Ces vues s’appliquent
tout autant à cette histoire de congélation d’ovocytes : ne voudrait-on
pas pousser certaines femmes à considérer leurs corps comme des magasins d’accessoires
ou de pièces détachées, qu’il serait possible de gérer comme on le fait d’un
stock ?
Cette réification des corps
– et, à travers les corps, des personnes – est assez terrifiante ; elle
opère déjà en partie dans ce sens avec l’avortement : combien d’enfants à
naître qui ne naîtront jamais, éliminés en route[iv]
parce qu’une tare leur avait été diagnostiquée ? En somme, ils ont été mis
au rebut.
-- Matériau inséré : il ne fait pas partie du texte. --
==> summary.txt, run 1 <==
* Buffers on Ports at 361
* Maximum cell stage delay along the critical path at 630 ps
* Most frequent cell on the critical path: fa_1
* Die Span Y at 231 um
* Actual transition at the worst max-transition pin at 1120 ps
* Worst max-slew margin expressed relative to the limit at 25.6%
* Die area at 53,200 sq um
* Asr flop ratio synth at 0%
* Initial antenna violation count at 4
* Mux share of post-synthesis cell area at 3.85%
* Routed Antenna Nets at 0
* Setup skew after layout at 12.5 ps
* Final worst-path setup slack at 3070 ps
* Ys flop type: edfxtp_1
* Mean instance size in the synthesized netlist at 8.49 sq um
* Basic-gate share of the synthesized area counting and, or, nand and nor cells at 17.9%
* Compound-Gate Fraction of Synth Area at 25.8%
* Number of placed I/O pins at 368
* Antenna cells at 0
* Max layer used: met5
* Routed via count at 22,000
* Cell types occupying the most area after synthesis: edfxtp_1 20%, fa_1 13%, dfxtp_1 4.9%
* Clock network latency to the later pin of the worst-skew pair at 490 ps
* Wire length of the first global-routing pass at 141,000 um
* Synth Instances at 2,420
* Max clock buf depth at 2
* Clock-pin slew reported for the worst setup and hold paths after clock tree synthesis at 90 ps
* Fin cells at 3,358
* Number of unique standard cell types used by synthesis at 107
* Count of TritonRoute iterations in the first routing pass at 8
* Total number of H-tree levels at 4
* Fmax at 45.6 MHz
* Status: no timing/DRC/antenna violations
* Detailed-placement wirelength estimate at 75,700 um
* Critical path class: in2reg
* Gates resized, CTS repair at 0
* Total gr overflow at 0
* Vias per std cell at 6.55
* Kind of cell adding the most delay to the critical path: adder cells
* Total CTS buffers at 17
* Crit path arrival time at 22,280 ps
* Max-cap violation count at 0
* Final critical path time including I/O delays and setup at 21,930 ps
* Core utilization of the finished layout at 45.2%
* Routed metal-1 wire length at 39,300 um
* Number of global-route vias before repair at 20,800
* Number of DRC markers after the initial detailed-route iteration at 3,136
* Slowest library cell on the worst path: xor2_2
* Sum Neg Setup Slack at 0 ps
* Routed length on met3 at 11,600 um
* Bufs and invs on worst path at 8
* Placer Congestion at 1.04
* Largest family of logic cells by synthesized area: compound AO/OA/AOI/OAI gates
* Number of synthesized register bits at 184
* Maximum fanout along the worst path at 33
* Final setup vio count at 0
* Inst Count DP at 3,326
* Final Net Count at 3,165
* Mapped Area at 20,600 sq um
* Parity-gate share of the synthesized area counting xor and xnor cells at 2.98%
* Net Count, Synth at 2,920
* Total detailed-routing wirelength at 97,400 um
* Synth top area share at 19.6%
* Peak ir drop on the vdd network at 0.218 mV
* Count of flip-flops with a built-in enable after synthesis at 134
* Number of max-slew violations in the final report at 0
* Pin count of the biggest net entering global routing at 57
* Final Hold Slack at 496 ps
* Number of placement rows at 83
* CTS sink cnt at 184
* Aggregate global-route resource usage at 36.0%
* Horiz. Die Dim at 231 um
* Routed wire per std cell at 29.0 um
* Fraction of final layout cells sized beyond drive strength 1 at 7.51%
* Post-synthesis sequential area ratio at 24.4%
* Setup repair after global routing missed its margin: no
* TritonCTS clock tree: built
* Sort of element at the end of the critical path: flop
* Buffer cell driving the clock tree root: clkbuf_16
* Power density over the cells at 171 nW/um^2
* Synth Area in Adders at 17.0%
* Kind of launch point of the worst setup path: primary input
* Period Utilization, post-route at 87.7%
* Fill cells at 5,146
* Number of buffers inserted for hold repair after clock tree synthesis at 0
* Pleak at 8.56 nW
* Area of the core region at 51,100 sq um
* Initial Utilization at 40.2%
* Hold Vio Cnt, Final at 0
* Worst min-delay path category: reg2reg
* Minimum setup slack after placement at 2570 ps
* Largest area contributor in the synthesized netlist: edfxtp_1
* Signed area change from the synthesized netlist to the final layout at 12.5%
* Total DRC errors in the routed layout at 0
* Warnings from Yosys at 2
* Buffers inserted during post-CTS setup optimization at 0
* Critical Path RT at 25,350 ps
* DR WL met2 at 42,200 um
Ce même genre de conception se retrouve dans l’euthanasie ou le
suicide assisté : êtes-vous vieux, moche, malade, malheureux ? Vous
êtes invité à disparaître. Et certains osent appeler cela « mourir dans la
dignité ».
Dans un monde
passablement marchand, il est donc un risque[v] de ne
plus voir en autrui, voire en soi-même, qu’un centre de profit, un gisement, ou
alors un centre de coût. Dans ce dernier cas, il sera toujours possible de
chercher l’aide de quelque cost-killer…
Que restera-t-il, dans
ces conditions, des relations gratuites qui font le ciment d’une société ?
Peu de chose, sans doute.
En attendant de tomber
aussi bas, faudra-t-il encore aller manifester contre de telles réformes ?
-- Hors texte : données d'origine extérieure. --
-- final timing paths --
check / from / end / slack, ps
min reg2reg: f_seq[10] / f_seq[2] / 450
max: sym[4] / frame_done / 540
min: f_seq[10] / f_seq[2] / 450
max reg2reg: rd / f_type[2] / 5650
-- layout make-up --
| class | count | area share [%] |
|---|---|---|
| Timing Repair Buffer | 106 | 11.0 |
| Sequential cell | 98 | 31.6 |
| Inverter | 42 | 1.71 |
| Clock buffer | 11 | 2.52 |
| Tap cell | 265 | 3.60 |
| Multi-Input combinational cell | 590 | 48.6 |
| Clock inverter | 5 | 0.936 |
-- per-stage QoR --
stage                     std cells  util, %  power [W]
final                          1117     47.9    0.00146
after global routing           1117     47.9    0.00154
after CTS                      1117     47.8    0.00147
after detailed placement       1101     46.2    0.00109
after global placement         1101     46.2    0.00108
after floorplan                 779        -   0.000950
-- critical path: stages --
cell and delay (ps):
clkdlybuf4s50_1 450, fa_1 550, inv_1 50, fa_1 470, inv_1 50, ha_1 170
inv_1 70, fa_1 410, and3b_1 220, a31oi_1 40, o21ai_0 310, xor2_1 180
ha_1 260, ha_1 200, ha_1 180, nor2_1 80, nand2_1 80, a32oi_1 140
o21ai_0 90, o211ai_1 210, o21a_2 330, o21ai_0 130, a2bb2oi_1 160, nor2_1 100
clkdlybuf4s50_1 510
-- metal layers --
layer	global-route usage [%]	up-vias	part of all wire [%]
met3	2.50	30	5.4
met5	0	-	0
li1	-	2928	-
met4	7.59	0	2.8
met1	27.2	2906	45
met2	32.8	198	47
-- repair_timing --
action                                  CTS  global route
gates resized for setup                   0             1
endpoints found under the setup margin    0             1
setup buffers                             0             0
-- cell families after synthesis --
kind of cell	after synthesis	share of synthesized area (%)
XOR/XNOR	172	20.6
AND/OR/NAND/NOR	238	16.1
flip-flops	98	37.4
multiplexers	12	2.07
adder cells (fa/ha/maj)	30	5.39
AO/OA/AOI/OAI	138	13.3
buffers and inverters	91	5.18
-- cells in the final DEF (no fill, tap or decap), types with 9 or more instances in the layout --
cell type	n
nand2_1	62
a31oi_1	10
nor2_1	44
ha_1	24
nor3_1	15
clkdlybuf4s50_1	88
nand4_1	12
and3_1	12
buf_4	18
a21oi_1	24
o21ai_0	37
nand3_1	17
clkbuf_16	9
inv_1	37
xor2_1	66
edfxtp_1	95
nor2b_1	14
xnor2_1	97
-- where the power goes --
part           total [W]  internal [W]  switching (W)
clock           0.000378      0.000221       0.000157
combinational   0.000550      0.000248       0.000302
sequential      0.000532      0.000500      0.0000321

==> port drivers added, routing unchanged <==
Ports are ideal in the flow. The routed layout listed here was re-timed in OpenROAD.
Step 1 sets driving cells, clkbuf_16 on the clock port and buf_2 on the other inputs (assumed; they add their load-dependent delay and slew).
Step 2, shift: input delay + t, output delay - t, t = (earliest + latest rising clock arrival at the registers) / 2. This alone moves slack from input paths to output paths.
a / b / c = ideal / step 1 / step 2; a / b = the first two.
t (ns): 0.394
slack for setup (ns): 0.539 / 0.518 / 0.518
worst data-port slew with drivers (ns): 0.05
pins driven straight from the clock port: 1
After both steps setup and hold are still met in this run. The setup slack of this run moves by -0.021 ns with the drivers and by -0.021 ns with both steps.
Nous verrons. Mais autant prévenir les autres manifestants : demandez-vous
si l’économie libérale ne porte pas quelques germes de cette décadence. Et exigez
d’abord qu’une société soit possible[vi].
[i] Que, par paresse, je
nommerai CCNE.
[ii] En l’occurrence d’opinions
défavorables à diverses « avancées » envisagées.
[iii] En usant du truc libéral
habituel : on commet d’abord un acte illégal, puis on exige qu’il soit
légalisé puisqu’on l’a commis et qu’on est quelqu’un de bien.
[iv] A ce propos, de récentes
paroles du pape, qui ont horripilé quelques esprits délicats (ou hypocrites),
ne sont en rien exagérées. Elles sont posées franchement, voilà tout.
[v] Outre celui de voir dans
toutes ces activités de nouveaux marchés à conquérir !
[vi] Celui qui avait vendu la
mèche était le défunt Pierre Bergé : « louer son ventre pour faire un
enfant ou louer ses bras pour travailler à l’usine, quelle différence ? »,
avait-il déclaré en 2013. Eh bien, éventuels futurs manifestants, chers
camarades, il n’avait pas entièrement tort dans cette déclaration par ailleurs
odieuse : pas plus que le ventre d’une
femme, les bras d’un ouvrier ne sont des biens à louer.